確かにそう見えなくはないのですが…。
これは「アインシュタインとそのセラピスト」として、頻繁にSNSなどで回ってくる画像。ツイッターやフェイスブックで「世界の歴史的瞬間」なんてアカウントをフォローしていたなら、おそらく何度も目にしていることでしょう。
すでに彼の晩年でもあり、率直に言ってアインシュタインがやや貧相というか病弱に見えるため、ついついセラピストかお医者さんに診てもらっていると思いがちですが、実際はまったく違います。
この隣に写っている男性は、CIAの職員で、戦後に発足した組織である世界連邦運動のトップも務めたCord Meyer Jr氏。
実際のところは、Meyer氏が世界政治についてアインシュタインの助言を求めている、という姿なんです。

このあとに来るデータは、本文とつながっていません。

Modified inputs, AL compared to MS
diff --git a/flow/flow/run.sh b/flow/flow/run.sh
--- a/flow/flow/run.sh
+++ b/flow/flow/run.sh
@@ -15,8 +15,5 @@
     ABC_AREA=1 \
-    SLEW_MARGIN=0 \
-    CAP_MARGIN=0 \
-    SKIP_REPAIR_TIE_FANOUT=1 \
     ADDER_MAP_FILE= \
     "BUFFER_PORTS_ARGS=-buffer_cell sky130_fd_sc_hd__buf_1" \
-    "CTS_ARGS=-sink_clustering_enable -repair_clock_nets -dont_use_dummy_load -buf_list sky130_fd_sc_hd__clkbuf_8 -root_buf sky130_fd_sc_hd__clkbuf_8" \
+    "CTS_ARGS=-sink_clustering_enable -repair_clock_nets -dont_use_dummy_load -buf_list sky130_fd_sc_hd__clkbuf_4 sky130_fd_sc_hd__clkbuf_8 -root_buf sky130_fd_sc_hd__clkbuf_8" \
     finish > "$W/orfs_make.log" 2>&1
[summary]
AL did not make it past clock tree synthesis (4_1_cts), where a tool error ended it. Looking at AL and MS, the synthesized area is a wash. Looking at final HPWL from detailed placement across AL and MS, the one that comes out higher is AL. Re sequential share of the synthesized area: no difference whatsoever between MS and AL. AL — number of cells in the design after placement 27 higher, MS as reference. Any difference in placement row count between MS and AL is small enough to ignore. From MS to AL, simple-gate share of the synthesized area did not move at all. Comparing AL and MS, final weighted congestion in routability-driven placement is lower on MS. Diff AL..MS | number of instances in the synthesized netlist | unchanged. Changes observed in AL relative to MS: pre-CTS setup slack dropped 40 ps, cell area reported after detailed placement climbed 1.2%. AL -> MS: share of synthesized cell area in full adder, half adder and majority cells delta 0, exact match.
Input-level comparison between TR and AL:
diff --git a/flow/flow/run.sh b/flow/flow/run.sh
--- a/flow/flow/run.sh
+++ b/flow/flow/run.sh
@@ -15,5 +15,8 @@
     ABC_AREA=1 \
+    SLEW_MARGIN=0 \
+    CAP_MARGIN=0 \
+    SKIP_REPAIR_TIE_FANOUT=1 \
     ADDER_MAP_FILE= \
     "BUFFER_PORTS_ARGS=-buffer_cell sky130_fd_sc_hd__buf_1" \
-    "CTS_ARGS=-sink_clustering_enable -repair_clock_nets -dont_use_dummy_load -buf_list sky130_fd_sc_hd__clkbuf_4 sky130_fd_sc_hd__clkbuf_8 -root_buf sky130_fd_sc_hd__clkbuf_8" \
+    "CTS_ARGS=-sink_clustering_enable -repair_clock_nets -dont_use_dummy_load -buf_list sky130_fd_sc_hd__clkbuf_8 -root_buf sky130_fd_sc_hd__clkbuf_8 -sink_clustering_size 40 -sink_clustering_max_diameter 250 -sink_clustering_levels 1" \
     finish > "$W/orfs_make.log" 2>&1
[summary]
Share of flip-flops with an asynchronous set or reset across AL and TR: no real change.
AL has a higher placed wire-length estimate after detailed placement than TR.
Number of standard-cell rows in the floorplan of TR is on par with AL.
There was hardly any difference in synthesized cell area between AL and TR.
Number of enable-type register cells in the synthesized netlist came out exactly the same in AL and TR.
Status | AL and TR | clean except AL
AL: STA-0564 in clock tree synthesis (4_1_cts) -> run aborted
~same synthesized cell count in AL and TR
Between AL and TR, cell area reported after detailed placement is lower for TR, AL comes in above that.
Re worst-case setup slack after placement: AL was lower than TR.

Einstein and his therapist. "Happiness in intelligent people is the rarest thing I know." pic.twitter.com/4XTFOHU2m7
— Historical Pics (@HistoricalPics) 2015, 8月 19
そして、この写真にいつも付けられているのが「知的な人間は、幸福感を得難い」などの文章です(ちなみにこれはヘミングウェイの言葉)。平均より頭がいいと思っている我々全員は、この写真と文章を見て「ほら、あのアインシュタインだって悩んでたんだ。賢い人間ほど悩むものなんだよ」なんて自分を鼓舞するわけです。

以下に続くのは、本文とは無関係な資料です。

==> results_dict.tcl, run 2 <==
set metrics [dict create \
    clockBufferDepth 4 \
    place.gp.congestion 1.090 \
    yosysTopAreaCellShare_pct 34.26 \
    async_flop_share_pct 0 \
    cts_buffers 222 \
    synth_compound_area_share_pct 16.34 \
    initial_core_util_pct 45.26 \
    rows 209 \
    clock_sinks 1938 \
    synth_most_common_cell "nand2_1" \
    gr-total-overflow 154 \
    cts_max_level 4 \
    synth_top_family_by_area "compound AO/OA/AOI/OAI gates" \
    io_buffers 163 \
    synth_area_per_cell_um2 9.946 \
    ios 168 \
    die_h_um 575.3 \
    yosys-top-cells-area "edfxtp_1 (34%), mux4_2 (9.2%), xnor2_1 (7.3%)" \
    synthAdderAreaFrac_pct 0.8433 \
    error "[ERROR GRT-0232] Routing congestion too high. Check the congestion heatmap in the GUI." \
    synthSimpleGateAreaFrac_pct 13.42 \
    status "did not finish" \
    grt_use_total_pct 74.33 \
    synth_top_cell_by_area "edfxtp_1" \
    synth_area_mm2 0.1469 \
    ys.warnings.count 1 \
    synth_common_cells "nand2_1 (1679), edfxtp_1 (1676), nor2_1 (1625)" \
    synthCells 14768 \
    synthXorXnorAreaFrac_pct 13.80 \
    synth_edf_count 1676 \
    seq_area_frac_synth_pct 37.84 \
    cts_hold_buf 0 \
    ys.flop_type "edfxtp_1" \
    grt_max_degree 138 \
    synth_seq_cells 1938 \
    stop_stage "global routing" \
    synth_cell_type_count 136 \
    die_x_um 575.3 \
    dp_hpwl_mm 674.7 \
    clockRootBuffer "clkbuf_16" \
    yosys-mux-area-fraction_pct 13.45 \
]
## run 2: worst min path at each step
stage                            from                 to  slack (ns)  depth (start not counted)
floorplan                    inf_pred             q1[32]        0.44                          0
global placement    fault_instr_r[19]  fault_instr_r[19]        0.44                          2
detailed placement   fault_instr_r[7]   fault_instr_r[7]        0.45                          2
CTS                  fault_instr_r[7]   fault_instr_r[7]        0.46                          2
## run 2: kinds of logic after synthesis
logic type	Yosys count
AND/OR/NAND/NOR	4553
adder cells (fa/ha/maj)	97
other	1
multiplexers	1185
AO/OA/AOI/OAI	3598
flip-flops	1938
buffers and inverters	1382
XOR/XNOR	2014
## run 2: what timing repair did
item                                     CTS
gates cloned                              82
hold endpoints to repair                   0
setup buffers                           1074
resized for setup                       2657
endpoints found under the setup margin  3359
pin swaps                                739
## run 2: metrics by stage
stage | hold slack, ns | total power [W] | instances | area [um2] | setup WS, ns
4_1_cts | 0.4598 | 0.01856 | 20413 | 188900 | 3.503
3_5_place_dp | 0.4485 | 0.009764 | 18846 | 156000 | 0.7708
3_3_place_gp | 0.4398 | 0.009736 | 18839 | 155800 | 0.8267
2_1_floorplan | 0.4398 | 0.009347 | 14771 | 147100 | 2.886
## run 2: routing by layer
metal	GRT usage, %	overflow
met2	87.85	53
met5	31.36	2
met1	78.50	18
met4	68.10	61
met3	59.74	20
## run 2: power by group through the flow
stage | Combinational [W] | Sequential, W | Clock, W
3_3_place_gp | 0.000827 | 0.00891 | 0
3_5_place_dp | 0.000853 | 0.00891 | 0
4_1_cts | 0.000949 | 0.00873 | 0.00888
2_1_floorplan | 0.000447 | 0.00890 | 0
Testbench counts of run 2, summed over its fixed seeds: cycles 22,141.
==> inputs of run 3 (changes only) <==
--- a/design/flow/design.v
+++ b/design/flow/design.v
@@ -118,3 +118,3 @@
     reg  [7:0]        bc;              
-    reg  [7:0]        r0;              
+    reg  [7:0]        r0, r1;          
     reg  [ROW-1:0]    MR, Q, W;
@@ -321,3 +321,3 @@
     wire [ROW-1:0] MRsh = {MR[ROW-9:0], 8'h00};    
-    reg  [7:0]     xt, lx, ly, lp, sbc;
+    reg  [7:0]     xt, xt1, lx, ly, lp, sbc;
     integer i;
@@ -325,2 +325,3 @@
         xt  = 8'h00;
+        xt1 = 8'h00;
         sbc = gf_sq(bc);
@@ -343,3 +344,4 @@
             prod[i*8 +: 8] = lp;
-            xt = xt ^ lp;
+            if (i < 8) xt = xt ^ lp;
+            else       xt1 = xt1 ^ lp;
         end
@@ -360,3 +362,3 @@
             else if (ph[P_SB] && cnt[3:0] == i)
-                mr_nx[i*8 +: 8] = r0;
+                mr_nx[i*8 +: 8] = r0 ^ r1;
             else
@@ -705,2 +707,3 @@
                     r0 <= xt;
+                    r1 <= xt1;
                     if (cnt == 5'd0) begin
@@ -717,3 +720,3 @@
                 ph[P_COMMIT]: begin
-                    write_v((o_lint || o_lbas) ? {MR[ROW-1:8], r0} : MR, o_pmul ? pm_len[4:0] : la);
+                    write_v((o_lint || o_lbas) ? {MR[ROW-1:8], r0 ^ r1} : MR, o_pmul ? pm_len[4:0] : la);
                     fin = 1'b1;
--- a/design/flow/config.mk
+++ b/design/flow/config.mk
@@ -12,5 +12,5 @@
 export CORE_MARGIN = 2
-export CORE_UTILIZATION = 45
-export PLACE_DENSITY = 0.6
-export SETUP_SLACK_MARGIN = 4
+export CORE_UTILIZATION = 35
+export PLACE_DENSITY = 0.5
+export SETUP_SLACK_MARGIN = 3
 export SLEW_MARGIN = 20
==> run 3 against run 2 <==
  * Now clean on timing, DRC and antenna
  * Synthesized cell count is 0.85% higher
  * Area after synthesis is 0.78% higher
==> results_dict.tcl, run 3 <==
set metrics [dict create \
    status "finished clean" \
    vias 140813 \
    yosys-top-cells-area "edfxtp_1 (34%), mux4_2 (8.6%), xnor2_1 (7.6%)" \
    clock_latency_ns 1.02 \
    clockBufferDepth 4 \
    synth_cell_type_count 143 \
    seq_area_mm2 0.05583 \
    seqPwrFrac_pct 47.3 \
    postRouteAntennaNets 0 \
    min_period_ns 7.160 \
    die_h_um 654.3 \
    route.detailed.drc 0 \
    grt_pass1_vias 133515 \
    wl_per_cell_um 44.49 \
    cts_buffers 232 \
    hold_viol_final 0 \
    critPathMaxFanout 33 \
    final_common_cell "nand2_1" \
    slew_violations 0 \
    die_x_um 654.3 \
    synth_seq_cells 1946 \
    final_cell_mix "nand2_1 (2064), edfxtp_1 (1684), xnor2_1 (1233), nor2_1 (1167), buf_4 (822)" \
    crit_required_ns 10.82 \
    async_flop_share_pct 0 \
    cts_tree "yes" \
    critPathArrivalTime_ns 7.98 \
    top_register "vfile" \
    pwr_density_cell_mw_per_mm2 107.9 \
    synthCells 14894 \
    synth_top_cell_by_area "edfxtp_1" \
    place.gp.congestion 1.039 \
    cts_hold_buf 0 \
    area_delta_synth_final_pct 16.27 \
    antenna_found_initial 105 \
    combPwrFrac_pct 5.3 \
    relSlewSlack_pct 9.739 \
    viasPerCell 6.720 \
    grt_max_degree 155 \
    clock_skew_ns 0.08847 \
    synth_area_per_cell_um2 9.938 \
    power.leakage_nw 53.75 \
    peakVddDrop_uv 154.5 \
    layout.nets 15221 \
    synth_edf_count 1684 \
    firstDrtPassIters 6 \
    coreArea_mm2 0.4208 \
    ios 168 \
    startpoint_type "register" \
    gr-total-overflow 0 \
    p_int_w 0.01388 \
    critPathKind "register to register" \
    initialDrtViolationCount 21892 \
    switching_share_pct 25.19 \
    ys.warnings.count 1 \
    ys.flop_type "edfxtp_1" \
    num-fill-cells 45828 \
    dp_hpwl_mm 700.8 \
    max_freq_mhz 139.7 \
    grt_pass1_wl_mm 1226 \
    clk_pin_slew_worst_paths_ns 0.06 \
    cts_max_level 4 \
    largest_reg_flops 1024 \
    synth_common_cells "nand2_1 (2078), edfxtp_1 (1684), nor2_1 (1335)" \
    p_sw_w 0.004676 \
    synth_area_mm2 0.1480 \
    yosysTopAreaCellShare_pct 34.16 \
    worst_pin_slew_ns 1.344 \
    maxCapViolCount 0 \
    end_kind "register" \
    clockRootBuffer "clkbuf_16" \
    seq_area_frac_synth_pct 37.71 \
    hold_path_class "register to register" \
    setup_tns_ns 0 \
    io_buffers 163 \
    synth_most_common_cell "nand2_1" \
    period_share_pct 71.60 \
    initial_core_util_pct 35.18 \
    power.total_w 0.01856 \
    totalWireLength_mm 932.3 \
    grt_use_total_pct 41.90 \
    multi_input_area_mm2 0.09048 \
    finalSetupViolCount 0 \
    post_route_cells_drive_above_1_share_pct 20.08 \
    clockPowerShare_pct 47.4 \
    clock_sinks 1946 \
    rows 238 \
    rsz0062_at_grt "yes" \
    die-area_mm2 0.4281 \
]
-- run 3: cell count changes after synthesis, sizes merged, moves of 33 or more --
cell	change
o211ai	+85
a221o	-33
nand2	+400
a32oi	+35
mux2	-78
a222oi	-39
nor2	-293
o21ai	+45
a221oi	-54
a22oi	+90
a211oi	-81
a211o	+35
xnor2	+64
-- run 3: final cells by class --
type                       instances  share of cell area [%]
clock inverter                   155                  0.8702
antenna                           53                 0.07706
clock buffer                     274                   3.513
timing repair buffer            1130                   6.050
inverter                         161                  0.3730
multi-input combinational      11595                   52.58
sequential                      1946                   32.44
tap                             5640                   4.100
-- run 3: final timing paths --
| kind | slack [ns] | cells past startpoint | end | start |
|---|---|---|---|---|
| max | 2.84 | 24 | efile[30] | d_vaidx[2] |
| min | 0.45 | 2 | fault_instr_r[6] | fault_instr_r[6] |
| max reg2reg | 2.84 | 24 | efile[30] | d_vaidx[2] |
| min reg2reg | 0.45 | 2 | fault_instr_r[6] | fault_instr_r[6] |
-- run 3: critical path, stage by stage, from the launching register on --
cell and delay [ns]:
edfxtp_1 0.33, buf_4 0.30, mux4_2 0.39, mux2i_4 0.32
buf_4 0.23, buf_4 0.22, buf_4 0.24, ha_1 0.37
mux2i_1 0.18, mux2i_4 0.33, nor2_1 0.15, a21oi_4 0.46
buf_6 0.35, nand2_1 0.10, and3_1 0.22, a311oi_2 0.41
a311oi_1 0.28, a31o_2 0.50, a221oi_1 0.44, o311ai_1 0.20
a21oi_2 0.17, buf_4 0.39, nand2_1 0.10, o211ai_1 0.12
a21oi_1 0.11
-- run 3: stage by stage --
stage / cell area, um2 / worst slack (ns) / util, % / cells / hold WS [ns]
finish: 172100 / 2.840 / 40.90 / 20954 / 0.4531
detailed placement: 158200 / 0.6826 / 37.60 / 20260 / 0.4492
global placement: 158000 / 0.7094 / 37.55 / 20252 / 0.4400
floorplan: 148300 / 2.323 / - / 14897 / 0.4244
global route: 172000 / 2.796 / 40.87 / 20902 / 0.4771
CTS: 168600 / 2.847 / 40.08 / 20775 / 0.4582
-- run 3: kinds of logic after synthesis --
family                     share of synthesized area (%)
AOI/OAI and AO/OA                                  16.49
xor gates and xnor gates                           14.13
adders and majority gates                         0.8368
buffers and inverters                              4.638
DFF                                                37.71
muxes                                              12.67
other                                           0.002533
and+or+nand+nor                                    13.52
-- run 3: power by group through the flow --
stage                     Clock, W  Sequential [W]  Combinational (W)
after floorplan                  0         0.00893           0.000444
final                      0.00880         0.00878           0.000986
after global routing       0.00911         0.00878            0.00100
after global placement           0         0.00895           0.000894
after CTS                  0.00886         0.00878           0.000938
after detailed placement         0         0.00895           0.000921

まぁそうやって勇気づけられるのはよしとしても、とにかくこの写真は「アインシュタインとセラピスト」ではありません。間違ってるものは間違ってるんです。
Webの登場により、情報が素早く爆発的に広まるようになったのは素晴らしいことですが、時に誤ったものがあること、それに真偽不明なものはうかつに広めないことを心がけたいものですね。